El 3 de octubre hubo una gran manifestación frente al Palacio de gobierno, conmemorando el segundo aniversario de la revolución. La constituían en su mayor parte trabajadores que llenaron la Plaza de Armas.

A mediados de ese mes me incorporé al Ministerio de Trabajo como asesor técnico del ministro. El director general de Administración, un funcionario ingresado bajo algún gobierno anterior, me asignó una oficina en el quinto piso frente al despacho ministerial casi vacía, y me destinó dos secretarias que no sabían escribir a máquina. Era una provocación. Pero no se me ocurrió reclamar por respeto a esas trabajadoras que debían de estar sobre los cuarenta años y tenían familia. Las puse al frente y les dije que practicaran con las máquinas de escribir siguiendo mis instrucciones para hacerlo al tacto. Sorprendidas y asustadas comenzaron sus ejercicios.

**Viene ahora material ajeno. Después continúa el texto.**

## src/rtl/pipeline_pkg.sv

```systemverilog
// ---------------------------------------------------------------------------
// pipeline_pkg
// Definitions shared by the decode/execute boundary of the pipeline.
// Contents:
//   - default field widths, common with unit_control
//   - the bubble fill value (a bubble is every field zero)
//   - the halt-drain FSM state encoding
// ---------------------------------------------------------------------------
package pipeline_pkg;

  localparam int NB_PC       = 32;
  localparam int NB_DATA     = 32;
  localparam int NB_REG      = 5;
  localparam int NB_EX_CTRL  = 7;
  localparam int NB_MEM_CTRL = 6;
  localparam int NB_WB_CTRL  = 3;

  // Replicated across every field of the register bank to form a bubble.
  // Keeping it a single bit lets the bank stay parameterised in width.
  localparam logic BUBBLE_FILL = 1'b0;

  typedef enum logic [1:0] {
    RUN    = 2'b00,
    DRAIN  = 2'b01,
    HALTED = 2'b10
  } drain_state_e;

endpackage

```

## src/rtl/halt_drain_fsm.sv

```systemverilog
// ---------------------------------------------------------------------------
// halt_drain_fsm
// Tracks HALT through the back end of the pipeline. Once a HALT reaches the
// decode/execute boundary, the instructions already in EX/MEM/WB must retire.
// After that the pipeline reports itself halted. It also tells the register
// bank when to load a bubble instead of the decode-stage instruction.
// Ports:
//   i_clock          rising-edge clock
//   i_reset          asynchronous active-high reset
//   i_enable         advance this cycle; 0 freezes state and counter
//   i_flush          squash the decode-stage instruction
//   i_halt_detected  decode-stage instruction is HALT
//   o_bubble         bank should load a bubble on the next enabled edge
//   o_halt_pending   drain in progress or halted
//   o_halted         every instruction older than HALT has retired
// ---------------------------------------------------------------------------
module halt_drain_fsm
  import pipeline_pkg::*;
#(
  parameter int DRAIN_CYCLES = 3
) (
  input  logic i_clock,
  input  logic i_reset,
  input  logic i_enable,
  input  logic i_flush,
  input  logic i_halt_detected,
  output logic o_bubble,
  output logic o_halt_pending,
  output logic o_halted
);

  // The counter holds the number of further enabled edges to spend in DRAIN
  // after the current one. That makes HALTED arrive DRAIN_CYCLES edges after
  // the capture edge.
  localparam logic [1:0] DRAIN_LOAD = 2'(DRAIN_CYCLES - 1);

  drain_state_e state_q, state_d;
  logic [1:0]   count_q, count_d;

  // State and drain counter; reset forces RUN immediately.
  always_ff @(posedge i_clock or posedge i_reset) begin
    if (i_reset) begin
      state_q <= RUN;
      count_q <= 2'd0;
    end else begin
      state_q <= state_d;
      count_q <= count_d;
    end
  end

  // Next state. Nothing moves while disabled. Flush outranks HALT, so a
  // squashed HALT never starts a drain. The counter is only loaded in RUN
  // and only decremented in DRAIN, so it cannot wrap.
  always_comb begin
    state_d = state_q;
    count_d = count_q;
    if (i_enable) begin
      unique case (state_q)
        RUN: begin
          if (!i_flush && i_halt_detected) begin
            state_d = DRAIN;
            count_d = DRAIN_LOAD;
          end
        end
        DRAIN: begin
          if (count_q == 2'd0) begin
            state_d = HALTED;
          end else begin
            count_d = count_q - 2'd1;
          end
        end
        HALTED: begin
          state_d = HALTED;
        end
        default: begin
          state_d = RUN;
          count_d = 2'd0;
        end
      endcase
    end
  end

  // The bubble request depends on the inputs: the bank needs it on the same
  // edge as the flush or HALT. The status flags come only from the state
  // register.
  always_comb begin
    o_bubble       = (state_q != RUN) || i_flush || i_halt_detected;
    o_halt_pending = (state_q != RUN);
    o_halted       = (state_q == HALTED);
  end

endmodule

```

## src/rtl/id_ex_latch.sv

```systemverilog
// ---------------------------------------------------------------------------
// id_ex_latch
// Pipeline register between decode and execute. On every enabled edge it
// captures the EX/MEM/WB control bundles, operands, immediate, register
// indices and PC+4. A bubble (all zeros) replaces the instruction on flush,
// on HALT, and for the whole drain/halted period.
// Ports:
//   i_clock, i_reset          rising-edge clock, asynchronous active-high reset
//   i_enable                  advance the pipeline; 0 holds everything
//   i_flush                   squash the decode-stage instruction
//   i_halt_detected           decode-stage instruction is HALT
//   i_EX/M/WB_control         control bundles from unit_control
//   i_pc                      PC+4 of the decode-stage instruction
//   i_data_a/b, i_immediate   operands and extended immediate
//   i_rs/rt/rd/shamt          instruction fields
//   o_*                       registered copies of the above
//   o_halt_pending, o_halted  halt-drain status for the debug unit
// ---------------------------------------------------------------------------
module id_ex_latch
  import pipeline_pkg::*;
#(
  parameter int NB_PC        = pipeline_pkg::NB_PC,
  parameter int NB_DATA      = pipeline_pkg::NB_DATA,
  parameter int NB_REG       = pipeline_pkg::NB_REG,
  parameter int NB_EX_CTRL   = pipeline_pkg::NB_EX_CTRL,
  parameter int NB_MEM_CTRL  = pipeline_pkg::NB_MEM_CTRL,
  parameter int NB_WB_CTRL   = pipeline_pkg::NB_WB_CTRL,
  parameter int DRAIN_CYCLES = 3
) (
  input  logic                   i_clock,
  input  logic                   i_reset,
  input  logic                   i_enable,
  input  logic                   i_flush,
  input  logic [NB_EX_CTRL-1:0]  i_EX_control,
  input  logic [NB_MEM_CTRL-1:0] i_M_control,
  input  logic [NB_WB_CTRL-1:0]  i_WB_control,
  input  logic                   i_halt_detected,
  input  logic [NB_PC-1:0]       i_pc,
  input  logic [NB_DATA-1:0]     i_data_a,
  input  logic [NB_DATA-1:0]     i_data_b,
  input  logic [NB_DATA-1:0]     i_immediate,
  input  logic [NB_REG-1:0]      i_rs,
  input  logic [NB_REG-1:0]      i_rt,
  input  logic [NB_REG-1:0]      i_rd,
  input  logic [NB_REG-1:0]      i_shamt,
  output logic [NB_EX_CTRL-1:0]  o_EX_control,
  output logic [NB_MEM_CTRL-1:0] o_M_control,
  output logic [NB_WB_CTRL-1:0]  o_WB_control,
  output logic [NB_PC-1:0]       o_pc,
  output logic [NB_DATA-1:0]     o_data_a,
  output logic [NB_DATA-1:0]     o_data_b,
  output logic [NB_DATA-1:0]     o_immediate,
  output logic [NB_REG-1:0]      o_rs,
  output logic [NB_REG-1:0]      o_rt,
  output logic [NB_REG-1:0]      o_rd,
  output logic [NB_REG-1:0]      o_shamt,
  output logic                   o_halt_pending,
  output logic                   o_halted
);

  // All captured fields travel as one flat vector. This keeps the bubble
  // mux and the register a single statement each.
  localparam int NB_BANK = NB_EX_CTRL + NB_MEM_CTRL + NB_WB_CTRL + NB_PC
                         + 3 * NB_DATA + 4 * NB_REG;

  logic               bubble;
  logic [NB_BANK-1:0] bank_in;
  logic [NB_BANK-1:0] bank_d;
  logic [NB_BANK-1:0] bank_q;

  halt_drain_fsm #(
    .DRAIN_CYCLES (DRAIN_CYCLES)
  ) u_halt_drain_fsm (
    .i_clock         (i_clock),
    .i_reset         (i_reset),
    .i_enable        (i_enable),
    .i_flush         (i_flush),
    .i_halt_detected (i_halt_detected),
    .o_bubble        (bubble),
    .o_halt_pending  (o_halt_pending),
    .o_halted        (o_halted)
  );

  assign bank_in = {i_EX_control, i_M_control, i_WB_control, i_pc,
                    i_data_a, i_data_b, i_immediate,
                    i_rs, i_rt, i_rd, i_shamt};

  // A bubble replaces the instruction while a flush, HALT, drain or halt is
  // in effect.
  always_comb begin
    bank_d = bank_in;
    if (bubble) begin
      bank_d = {NB_BANK{BUBBLE_FILL}};
    end
  end

  // The bank only advances on enabled edges. Reset clears it immediately.
  always_ff @(posedge i_clock or posedge i_reset) begin
    if (i_reset) begin
      bank_q <= {NB_BANK{BUBBLE_FILL}};
    end else if (i_enable) begin
      bank_q <= bank_d;
    end
  end

  assign {o_EX_control, o_M_control, o_WB_control, o_pc,
          o_data_a, o_data_b, o_immediate,
          o_rs, o_rt, o_rd, o_shamt} = bank_q;

endmodule

```

## config.mk

```make
export PLATFORM = sky130hd
export DESIGN_NAME = id_ex_latch
export DESIGN_NICKNAME = d
export VERILOG_FILES = /design/src/rtl/pipeline_pkg.sv /design/src/rtl/halt_drain_fsm.sv /design/src/rtl/id_ex_latch.sv
export SDC_FILE = /design/constraint.sdc
export NUM_CORES = 1
export LEC_CHECK = 0
export ABC_AREA = 1
export ABC_CLOCK_PERIOD_IN_PS = 7200
export CAP_MARGIN = 20
export CORE_MARGIN = 2
export CORE_UTILIZATION = 40
export CTS_CLUSTER_SIZE = 8
export DETAILED_ROUTE_END_ITERATION = 10
export GPL_ROUTABILITY_DRIVEN = 0
export PLACE_DENSITY = 0.78
export SYNTH_ARGS = -nofsm -noshare
export SYNTH_HDL_FRONTEND = slang
export SYNTH_SLANG_ARGS = --single-unit
```

## constraint.sdc

```tcl
create_clock -name i_clock -period 7.2 [get_ports i_clock]
set_input_delay 1.08 -clock i_clock [delete_from_list [all_inputs] [get_ports i_clock]]
set_output_delay 1.08 -clock i_clock [all_outputs]
set_load 0.1 [all_outputs]
```

==> out/results.ini <==
[route]
vias=6127
ant_nets=0
drt-initial-drc-count=353
drc=0
wl_met2_um=9020
drt-pass1-iter-count=4
viasPerCell=4.70
routed-wl-met3_um=1870
top_layer_used=met4
drt_wl_total_um=19300
wl_per_cell_um=14.8
drt-met1-wl_um=7990

[power_and_ir_drop]
vdd_drop_max_v=0.000171
power_density_nw_per_um2=303
leakagePower_nw=4.52
power_w=0.00333

[layout]
multi_input_area_um2=1830
fin_nets=1236
final-seq-area_um2=4200
n_antenna_cell=0
drive_above_1_share_pct=3.72
areaGrowthSynthToFinish_pct=52.7
fillCellCount=1486

[timing]
fin_skew_ps=12.1
max_slew.worst_pin.slew_ps=1050
fin_crit_sh_pct=48.5
timing.fmax_mhz=286
rsz0062_at_grt=no
max-slew-margin-rel_pct=30.0
period_needed_ps=3490
setup_viol=0
hold_slack_ps=491
hold_viol=0
slew_viol_final=0
finalSetupTns_ps=0

[global_routing]
grt_overflow=0
grt_usage_pct=20.4
antenna_found_initial=0
grt_pass1_vias=6061
grt_max_degree=168
grt_pass1_wl_um=31400

[worst_setup_path]
crit_fanout=4
worstSetupPathType=flop to primary output
slowest_delay_ps=1160
required_ps=6120
cpMaxStageDelayCell=clkdlybuf4s50_1
cp_data_arrival_time_ps=2410
crit_path_end_kind=primary output
path_cells=inv_1 -> ha_1 -> inv_1 -> clkdlybuf4s50_1
crit_top_cell=inv_1
startpoint_type=flop

[synth]
synth_cells=757
ys_seq_area_share_pct=58.4
synth-seq-cells=168
syn_avg_cell_area_um2=9.52
syn_area_um2=7200
syn-num-nets=932
yosysWarnings=0
synth.distinct_cells=18

[floorplan]
core_area_um2=17800
die_area_um2=19100
die_x_um=138
io_pins=335
die_h_um=138
rows=49
start_util_pct=40.4

[clocking]
cts_hold_buf=0
cts_tree=yes
clk_pin_slew_worst_paths_ps=70
cts_buffers=17
clock-root-buffer=clkbuf_16
post_cts_resized=0
htree_levels=4
cts.sinks=168
insertion_delay_ps=430
clock_path_buffers=2
post_cts_buffers=0

[outcome]
status=finished, final reports clean

[job]
drv_cap=0

[hold_path]
min_path_type=flop to flop

[placement]
hpwlAfterDp_um=13100
port_buffers=334

==> power by group <==
group          total [W]  internal (W)  leakage, nW  switching [W]
combinational    0.00129      0.000317         1.92       0.000977
clock           0.000939      0.000533        0.299       0.000406
sequential       0.00110       0.00104         2.30      0.0000559
total            0.00333       0.00189         4.52        0.00144
==> cell families after synthesis <==
logic type	Yosys count	share of synthesized area [%]
AO/OA/AOI/OAI	168	11.7
flip-flops	168	58.4
buffers and inverters	231	16.3
adder cells (fa/ha/maj)	6	1.04
AND/OR/NAND/NOR	184	12.6
==> flip-flops by register name, summed over array words and instances (netlist names) <==
signal	flops
u_halt_drain_fsm.count_q	2
bank_q	164
u_halt_drain_fsm.state_q	2
==> cells in the mapped netlist (all sizes together) <==
cell type	n	area (um^2)
nand2	14	52.6
inv	176	661
clkbuf	17	75.1
nand3	166	831
nor2	3	11.3
dfrtp	168	4200
o21ai	166	831
ha	6	75.1
nor3	1	16.3
buf	38	437
a21oi	2	10.0
==> metal layers <==
| metal | track usage (%) | up-vias |
|---|---|---|
| li1 | - | 3015 |
| met1 | 24.9 | 2839 |
| met2 | 32.8 | 245 |
| met3 | 8.45 | 28 |
| met4 | 7.14 | 0 |
| met5 | 0 | - |
==> worst max-delay path: cells and delay by family (launching register included) <==
family | cells | cell delay [ps]
buffers and inverters | 3 | 1400
adder cells (fa/ha/maj) | 1 | 200
flip-flops | 1 | 400
==> cell usage in the layout (no fill, tap or decap), drive strengths merged <==
master and instances:
ha 6, a21oi 2, clkdlybuf4s50 333, buf 6
nand2 14, nand3 166, clkinv 4, bufinv 2
dfrtp 168, inv 183, nor3 1, nor2 3
clkbuf 20, o21ai 166
==> cell type report <==
class | instances | share of cell area, %
clock buffer | 19 | 4.03
clock inverter | 13 | 1.46
inverter | 176 | 6.05
multi-input combinational | 358 | 16.6
sequential | 168 | 38.2
tap | 229 | 2.61
timing repair buffer | 340 | 31.0
==> stage by stage <==
| step | util, % | setup WS (ps) | instances | instance area, um^2 |
|---|---|---|---|---|
| 6_report | 61.6 | 3710 | 1303 | 11000 |
| 3_3_place_gp | 58.1 | 3960 | 1270 | 10400 |
| 5_1_grt | 61.6 | 3600 | 1303 | 11000 |
| 4_1_cts | 61.5 | 3680 | 1302 | 11000 |
| 2_1_floorplan | - | 1570 | 757 | 7200 |
| 3_5_place_dp | 58.1 | 3960 | 1270 | 10400 |
==> final timing paths <==
| path | start | endpoint | slack, ps | cells past startpoint |
|---|---|---|---|---|
| setup / recovery | u_halt_drain_fsm.state_q[0] | o_halt_pending | 3710 | 4 |
| hold / removal | u_halt_drain_fsm.count_q[1] | u_halt_drain_fsm.count_q[1] | 490 | 2 |
| setup reg to reg | u_halt_drain_fsm.state_q[0] | bank_q[139] | 5230 | 8 |
| hold reg to reg | u_halt_drain_fsm.count_q[1] | u_halt_drain_fsm.count_q[1] | 490 | 2 |
| max in group asynchronous | i_reset | bank_q[58] | 4520 | 3 |
| min in group asynchronous | i_reset | bank_q[146] | 1200 | 2 |
Note: power is estimated with default switching activity, not from simulation.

Por su lado, Sala se dedicó a conformar el equipo de altos funcionarios que lo acompañarían en la gestión del Ministerio. Dejó en la Dirección General de Asesoría Jurídica a un antiguo funcionario de actitud obsecuente; colocó en la importante Dirección General del Trabajo a un comandante en retiro de la Fuerza Aérea de su promoción, extraño a los asuntos laborales, a quien le puso como asistente, en el cargo de director de trabajo, a un abogado de claras tendencias patronales (hasta ahora asesora a organizaciones empresariales); la Dirección General de Seguridad Social la confió a un médico del Seguro del Empleado, recomendado por algún general; y en la Dirección General del Empleo mantuvo a un funcionario vinculado a algunas organizaciones internacionales. Fue su manera de equilibrar su marcha por un camino que desconocía.

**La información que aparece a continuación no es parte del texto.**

[src/rtl/bsg_chip_router_reset_seq.sv]
// ============================================================================
//  Module      : bsg_chip_router_reset_seq
//  Description : Tag-driven router reset sequencer. Holds every router in
//                reset for a minimum time, then releases them one at a time.
//  Revision    : 1.0 - initial release
// ============================================================================
`default_nettype none

module bsg_chip_router_reset_seq #(
    parameter int num_router_p       = 5,
    parameter int cord_width_p       = 7,
    parameter int min_reset_cycles_p = 16,
    parameter int stagger_cycles_p   = 4
) (
    input  logic                    clk_i,
    input  logic                    reset_n_i,
    input  logic                    req_v_i,
    input  logic                    req_reset_i,
    input  logic [cord_width_p-1:0] req_cord_i,
    output logic [num_router_p-1:0] reset_o,
    output logic [cord_width_p-1:0] cord_o,
    output logic                    done_o,
    output logic                    busy_o
);

    localparam int c_hold_w = (min_reset_cycles_p > 1) ? $clog2(min_reset_cycles_p) : 1;
    localparam int c_stag_w = (stagger_cycles_p > 1)   ? $clog2(stagger_cycles_p)   : 1;
    localparam int c_idx_w  = (num_router_p > 1)       ? $clog2(num_router_p)       : 1;

    localparam logic [c_hold_w-1:0] c_hold_last = c_hold_w'(min_reset_cycles_p - 1);
    localparam logic [c_stag_w-1:0] c_stag_last = c_stag_w'(stagger_cycles_p - 1);
    localparam logic [c_idx_w-1:0]  c_idx_last  = c_idx_w'(num_router_p - 1);

    localparam logic [1:0] c_st_hold    = 2'd0;
    localparam logic [1:0] c_st_wait    = 2'd1;
    localparam logic [1:0] c_st_stagger = 2'd2;
    localparam logic [1:0] c_st_run     = 2'd3;

    logic [1:0]              r_state;
    logic [1:0]              w_state_next;
    logic [c_hold_w-1:0]     r_hold_cnt;
    logic [c_stag_w-1:0]     r_stag_cnt;
    logic [c_idx_w-1:0]      r_idx;
    logic                    r_req;
    logic [cord_width_p-1:0] r_cord;
    logic [num_router_p-1:0] r_reset;
    logic                    r_done;
    logic                    r_busy;

    logic                    w_req_set;
    logic                    w_req_clr;
    logic                    w_hold_last;
    logic                    w_stag_last;
    logic                    w_idx_last;
    logic                    w_accept_clr;
    logic                    w_stag_stay;
    logic [num_router_p-1:0] w_reset_next;
    logic                    w_done_next;
    logic                    w_busy_next;

    assign w_req_set    = req_v_i &  req_reset_i;
    assign w_req_clr    = req_v_i & ~req_reset_i;
    assign w_hold_last  = (r_hold_cnt == c_hold_last);
    assign w_stag_last  = (r_stag_cnt == c_stag_last);
    assign w_idx_last   = (r_idx == c_idx_last);
    // A reset=0 request only counts while the routers are still held.
    assign w_accept_clr = w_req_clr & ((r_state == c_st_hold) | (r_state == c_st_wait));
    assign w_stag_stay  = (r_state == c_st_stagger) & (w_state_next == c_st_stagger);

    // State register
    always_ff @(posedge clk_i) begin
        if (!reset_n_i) begin
            r_state <= c_st_hold;
        end else begin
            r_state <= w_state_next;
        end
    end

    // Next-state logic; a reset=1 request overrides every state
    always_comb begin
        w_state_next = r_state;
        case (r_state)
            c_st_hold: begin
                if (w_hold_last) begin
                    w_state_next = (r_req & ~w_req_clr) ? c_st_wait : c_st_stagger;
                end
            end
            c_st_wait: begin
                if (w_req_clr) begin
                    w_state_next = c_st_stagger;
                end
            end
            c_st_stagger: begin
                if (w_stag_last && w_idx_last) begin
                    w_state_next = c_st_run;
                end
            end
            default: begin
                w_state_next = c_st_run;
            end
        endcase
        if (w_req_set) begin
            w_state_next = c_st_hold;
        end
    end

    // Output logic: next values of the registered outputs
    always_comb begin
        w_reset_next = '1;
        w_done_next  = (w_state_next == c_st_run);
        w_busy_next  = (w_state_next != c_st_run);
        case (w_state_next)
            c_st_stagger: begin
                if (r_state == c_st_stagger) begin
                    w_reset_next = r_reset;
                    if (w_stag_last) begin
                        for (int k = 0; k < num_router_p; k++) begin
                            if (int'(r_idx) == k) begin
                                w_reset_next[k] = 1'b0;
                            end
                        end
                    end
                end
            end
            c_st_run: begin
                w_reset_next = '0;
            end
            default: begin
                w_reset_next = '1;
            end
        endcase
    end

    // Counters, latched request and cord
    always_ff @(posedge clk_i) begin
        if (!reset_n_i) begin
            r_hold_cnt <= '0;
            r_stag_cnt <= '0;
            r_idx      <= '0;
            r_req      <= 1'b1;
            r_cord     <= '0;
        end else begin
            if (w_req_set) begin
                r_req <= 1'b1;
            end else if (w_accept_clr) begin
                r_req <= 1'b0;
            end

            if (w_req_set || w_accept_clr) begin
                r_cord <= req_cord_i;
            end

            if ((w_state_next != c_st_hold) || w_req_set) begin
                r_hold_cnt <= '0;
            end else begin
                r_hold_cnt <= r_hold_cnt + 1'b1;
            end

            if (w_stag_stay && !w_stag_last) begin
                r_stag_cnt <= r_stag_cnt + 1'b1;
            end else begin
                r_stag_cnt <= '0;
            end

            if (!w_stag_stay) begin
                r_idx <= '0;
            end else if (w_stag_last) begin
                r_idx <= r_idx + 1'b1;
            end
        end
    end

    // Output registers
    always_ff @(posedge clk_i) begin
        if (!reset_n_i) begin
            r_reset <= '1;
            r_done  <= 1'b0;
            r_busy  <= 1'b1;
        end else begin
            r_reset <= w_reset_next;
            r_done  <= w_done_next;
            r_busy  <= w_busy_next;
        end
    end

    assign reset_o = r_reset;
    assign cord_o  = r_cord;
    assign done_o  = r_done;
    assign busy_o  = r_busy;

endmodule

`default_nettype wire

Inmediatamente después de mi ingreso inicié la redacción del proyecto de la ley de estabilidad en el trabajo, que estaba en el primer lugar de la lista que le había entregado a Sala. Unos días después, el ministro designó a los abogados Nelson Cáceres Angulo, antiguo militante del Partido Socialista y defensor de trabajadores, y Carlos León de la Fuente, un funcionario del Ministerio de Trabajo, para prestar servicios en mi oficina. Era evidente que el ministro quería contrapesar con ellos lo que yo podría hacer. Pero su cálculo falló. La experiencia de estos colegas era por demás insuficiente para la elaboración normativa de trabajo y seguridad social.[2]

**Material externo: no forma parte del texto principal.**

$ cat config.mk
export PLATFORM = sky130hd
export DESIGN_NAME = trackball_quad_gen
export DESIGN_NICKNAME = d
export VERILOG_FILES = /design/src/rtl/trackball_pkg.sv /design/src/rtl/quad_axis.sv /design/src/rtl/trackball_quad_gen.sv
export SDC_FILE = /design/constraint.sdc
export NUM_CORES = 1
export LEC_CHECK = 0
export ABC_AREA = 1
export CORE_MARGIN = 10
export CORE_UTILIZATION = 50
export DETAILED_ROUTE_END_ITERATION = 12
export GPL_TIMING_DRIVEN = 0
export HOLD_SLACK_MARGIN = 0.03
export MAX_ROUTING_LAYER = met4
export PLACE_DENSITY_LB_ADDON = 0.1
export RECOVER_POWER = 25
export SLEW_MARGIN = 15
export SYNTH_ARGS = -nofsm -noshare
export SYNTH_HDL_FRONTEND = slang
export SYNTH_HIERARCHICAL = 1
export SYNTH_SLANG_ARGS = --single-unit
$ cat constraint.sdc
create_clock -name GCLK -period 2.1 [get_ports GCLK]
set_input_delay 0.63 -clock GCLK [delete_from_list [all_inputs] [get_ports GCLK]]
set_output_delay 0.63 -clock GCLK [all_outputs]
set_load 0.005 [all_outputs]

Sin embargo, comenté con ellos el proyecto de la ley de estabilidad en el trabajo con el cual estuvieron de acuerdo. Cuando lo consideré listo lo presenté al ministro y este lo envió al COAP ante el que yo debía sustentarlo. Presidía este organismo el general José Graham Hurtado, un hombre de extraordinaria inteligencia, culto y motivado por la revolución; y lo integraban doce coroneles de las tres armas, hombres sobre los cuarenta años, muy receptivos, de mente ágil y con muchos deseos de aprender, con quienes me entendí en seguida. Tras varias reuniones el proyecto recibió luz verde, como se decía entonces. Velasco vino a una última reunión, me escuchó, me hizo algunas preguntas con un tono bastante brusco que absolví y, dirigiéndose a Graham, le dijo que lo presentara al Consejo de Ministros. Este lo aprobó. Fue el Decreto Ley 18471 del 11 de noviembre de 1970.

Mi desempeño en la asesoría técnica de Trabajo, que era también la del gobierno, fue una experiencia creativa y absorbente. Cuando retorné de París con mi tesis de doctorado (Droit de la Formation Profesionnelle), pensaba que yo mismo debía traducirla al castellano y editarla. Y luego redactar un tratado de Derecho del Trabajo y otro de Seguridad Social. No me quedó tiempo para una cosa ni para la otra. Como una suerte de desquite, me dije que en lugar de comentar las leyes, jurisprudencia y opiniones de otros —que de eso están llenas las páginas de los libros de derecho— era más provechoso que hiciera yo mismo las normas y que las comentaran otros.

Me complacía además por haber llegado a una posición que me posibilitaba hacerlo, y no dejaba de sorprenderme de los extraños rumbos de la vida. Desde 1963 yo había frecuentado el Ministerio de Trabajo como abogado de trabajadores, con el paréntesis de los años que pasé en París haciendo doctorado. Sabía bien, por lo tanto, cómo los trataban. Era muy difícil que ganasen, aunque sus reclamaciones fuesen justas. Para dominar la intrincada y exigua legislación del trabajo, yo había tenido que escribir un libro sobre los derechos de los obreros, con el cual pensaba acabar, además, con el conocimiento casi exclusivo de esa legislación por los funcionarios del Ministerio de Trabajo y por algunos dirigentes de la CTP que la guardaban en legajos de amarillentas páginas como libros sagrados.[3]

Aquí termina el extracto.